Context: an optimization exercise on an open-source flow, tuned for small area, a short achievable clock period and few clock cycles per item. The choices shown serve that exercise and are no tape-out recipe.
In this exercise RTL edits were held to simulation tests only and were not proved equivalent to the original.
Power and IR drop assume default switching activity.

==> design.v <==
module keccak_rc (
    input  wire [4:0]  round,
    output reg  [63:0] rc
);
    always @(*) begin
        case (round)
            5'd0:  rc = 64'h0000000000000001;
            5'd1:  rc = 64'h0000000000008082;
            5'd2:  rc = 64'h800000000000808A;
            5'd3:  rc = 64'h8000000080008000;
            5'd4:  rc = 64'h000000000000808B;
            5'd5:  rc = 64'h0000000080000001;
            5'd6:  rc = 64'h8000000080008081;
            5'd7:  rc = 64'h8000000000008009;
            5'd8:  rc = 64'h000000000000008A;
            5'd9:  rc = 64'h0000000000000088;
            5'd10: rc = 64'h0000000080008009;
            5'd11: rc = 64'h000000008000000A;
            5'd12: rc = 64'h000000008000808B;
            5'd13: rc = 64'h800000000000008B;
            5'd14: rc = 64'h8000000000008089;
            5'd15: rc = 64'h8000000000008003;
            5'd16: rc = 64'h8000000000008002;
            5'd17: rc = 64'h8000000000000080;
            5'd18: rc = 64'h000000000000800A;
            5'd19: rc = 64'h800000008000000A;
            5'd20: rc = 64'h8000000080008081;
            5'd21: rc = 64'h8000000000008080;
            5'd22: rc = 64'h0000000080000001;
            5'd23: rc = 64'h8000000080008008;
            default: rc = 64'h0;
        endcase
    end
endmodule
----------------
= Work order =
Return only the count of lines in the listing above that hold the string "exercise".

= Expected answer =
2